まず、不二咲さんと腐川さん、この二人は10時頃にプール前のホールで会っていた。
これはセレスさんの証言からも間違いないはずだよ。葉隠クンもまだその場にはいなかった。
これは、山田クンが証言してくれた。
でも、ここで事件が起きた。腐川さんが不二咲さんを殺害してしまった。
ジェノサイダー翔として、不二咲さんをハサミでハリツケにして、『チミドロフィーバー』の文字と一緒に飾ったんだ・・・動機はよくわからない。

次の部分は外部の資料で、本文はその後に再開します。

<file path="src/rtl/lr_shift_engine_if.sv">
// Handshake and data bundle for the left/right shift engine.
// The master side drives requests; the slave side is the engine itself.
interface lr_shift_engine_if #(
  parameter int WIDTH = 8,
  parameter int AMT_W = 4
);
  logic             load;
  logic [WIDTH-1:0] pdata;
  logic             start;
  logic             direction;
  logic [1:0]       mode;
  logic             d;
  logic [AMT_W-1:0] amount;
  logic [WIDTH-1:0] out;
  logic             so;
  logic             busy;
  logic             done;

  modport master (
    output load, pdata, start, direction, mode, d, amount,
    input  out, so, busy, done
  );

  modport slave (
    input  load, pdata, start, direction, mode, d, amount,
    output out, so, busy, done
  );
endinterface

</file>
<file path="src/rtl/lr_shift_engine.sv">
// Parametrised left/right shift engine with parallel load, logical/rotate/
// arithmetic modes and multi-cycle shifts by a captured amount.
// A request is accepted only in IDLE; the engine then spends amount+1 cycles
// in SHIFT (one step per cycle while the counter is non-zero, then one final
// cycle to return to IDLE) and pulses done for the cycle after.
module lr_shift_engine #(
  parameter int WIDTH = 8,
  parameter int AMT_W = 4
) (
  input  logic             clk,
  input  logic             reset,
  lr_shift_engine_if.slave bus
);

  typedef enum logic {IDLE, SHIFT} state_t;

  state_t           state;
  state_t           state_next;
  logic             done_q;
  logic             done_next;
  logic [AMT_W-1:0] count;
  logic [WIDTH-1:0] out_q;
  logic             so_q;

  // request attributes frozen at start so input changes during SHIFT are harmless
  logic             dir_q;
  logic [1:0]       mode_q;
  logic             d_q;

  // One 1-bit step: returns {ejected bit, new register value}.
  // Mode 11 is reserved and behaves as logical.
  function automatic logic [WIDTH:0] shift_step(
    input logic [WIDTH-1:0] val,
    input logic             dir,
    input logic [1:0]       md,
    input logic             fill_d
  );
    logic ejected;
    logic fill;
    ejected = dir ? val[0] : val[WIDTH-1];
    case (md)
      2'b01:   fill = ejected;
      2'b10:   fill = dir ? val[WIDTH-1] : 1'b0;
      default: fill = fill_d;
    endcase
    if (dir) begin
      return {ejected, fill, val[WIDTH-1:1]};
    end
    return {ejected, val[WIDTH-2:0], fill};
  endfunction

  // state register and registered done pulse
  always_ff @(posedge clk) begin
    if (reset) begin
      state  <= IDLE;
      done_q <= 1'b0;
    end else begin
      state  <= state_next;
      done_q <= done_next;
    end
  end

  // next-state logic: load has priority over start in IDLE
  always_comb begin
    state_next = state;
    done_next  = 1'b0;
    case (state)
      IDLE: begin
        if (!bus.load && bus.start) begin
          state_next = SHIFT;
        end
      end
      SHIFT: begin
        if (count == '0) begin
          state_next = IDLE;
          done_next  = 1'b1;
        end
      end
      default: state_next = IDLE;
    endcase
  end

  // shift register, ejected bit and step counter
  always_ff @(posedge clk) begin
    if (reset) begin
      out_q <= '0;
      so_q  <= 1'b0;
      count <= '0;
    end else begin
      case (state)
        IDLE: begin
          if (bus.load) begin
            out_q <= bus.pdata;
          end else if (bus.start) begin
            count <= bus.amount;
          end
        end
        SHIFT: begin
          if (count != '0) begin
            {so_q, out_q} <= shift_step(out_q, dir_q, mode_q, d_q);
            count         <= count - 1'b1;
          end
        end
        default: ;
      endcase
    end
  end

  // capture of request attributes; pure data, so no reset needed
  always_ff @(posedge clk) begin
    if (state == IDLE && !bus.load && bus.start) begin
      dir_q  <= bus.direction;
      mode_q <= bus.mode;
      d_q    <= bus.d;
    end
  end

  assign bus.out  = out_q;
  assign bus.so   = so_q;
  assign bus.busy = (state == SHIFT);
  assign bus.done = done_q;

endmodule

</file>
<file path="src/flat_wrapper.sv">
// flat-port wrapper written by rule: the top's interface ports become plain ports
module lr_shift_engine_flat 
#(
  parameter int WIDTH = 8,
  parameter int AMT_W = 4
)
  (clk, reset, bus_load, bus_pdata, bus_start, bus_direction, bus_mode, bus_d, bus_amount, bus_out, bus_so, bus_busy, bus_done);
  lr_shift_engine_if #(.WIDTH(WIDTH), .AMT_W(AMT_W)) bus_i ();
  input  logic clk;
  input  logic reset;
  input wire logic [$bits(bus_i.load)-1:0] bus_load;
  input wire logic [$bits(bus_i.pdata)-1:0] bus_pdata;
  input wire logic [$bits(bus_i.start)-1:0] bus_start;
  input wire logic [$bits(bus_i.direction)-1:0] bus_direction;
  input wire logic [$bits(bus_i.mode)-1:0] bus_mode;
  input wire logic [$bits(bus_i.d)-1:0] bus_d;
  input wire logic [$bits(bus_i.amount)-1:0] bus_amount;
  output wire logic [$bits(bus_i.out)-1:0] bus_out;
  output wire logic [$bits(bus_i.so)-1:0] bus_so;
  output wire logic [$bits(bus_i.busy)-1:0] bus_busy;
  output wire logic [$bits(bus_i.done)-1:0] bus_done;
  assign bus_i.load = bus_load;
  assign bus_i.pdata = bus_pdata;
  assign bus_i.start = bus_start;
  assign bus_i.direction = bus_direction;
  assign bus_i.mode = bus_mode;
  assign bus_i.d = bus_d;
  assign bus_i.amount = bus_amount;
  assign bus_out = bus_i.out;
  assign bus_so = bus_i.so;
  assign bus_busy = bus_i.busy;
  assign bus_done = bus_i.done;
  lr_shift_engine #(.WIDTH(WIDTH), .AMT_W(AMT_W)) u_core (.clk(clk), .reset(reset), .bus(bus_i));
endmodule
</file>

でも、腐川さんの制服には血が付いていた。きっと、返り血を浴びたんだ。
誰かを腐川さんが殺したことは間違いないんだ。
それから、腐川さんは我に返り、部屋に戻った。
葉隠クンが事件現場に向かったのはその後だよ。
この二つを成り立たせる根拠、それは腐川さんが葉隠クンを殺していないからなんだ。
その後、死体を発見し葉隠クンが驚く、そこに十神クンは駆けつけた。
そこで、葉隠クンを殺害した。
そして、不二咲さんの拘束を解き、代わりに葉隠クンをハリツケにしたんだ。理由は簡単、腐川さんに罪を擦り付ける為だ。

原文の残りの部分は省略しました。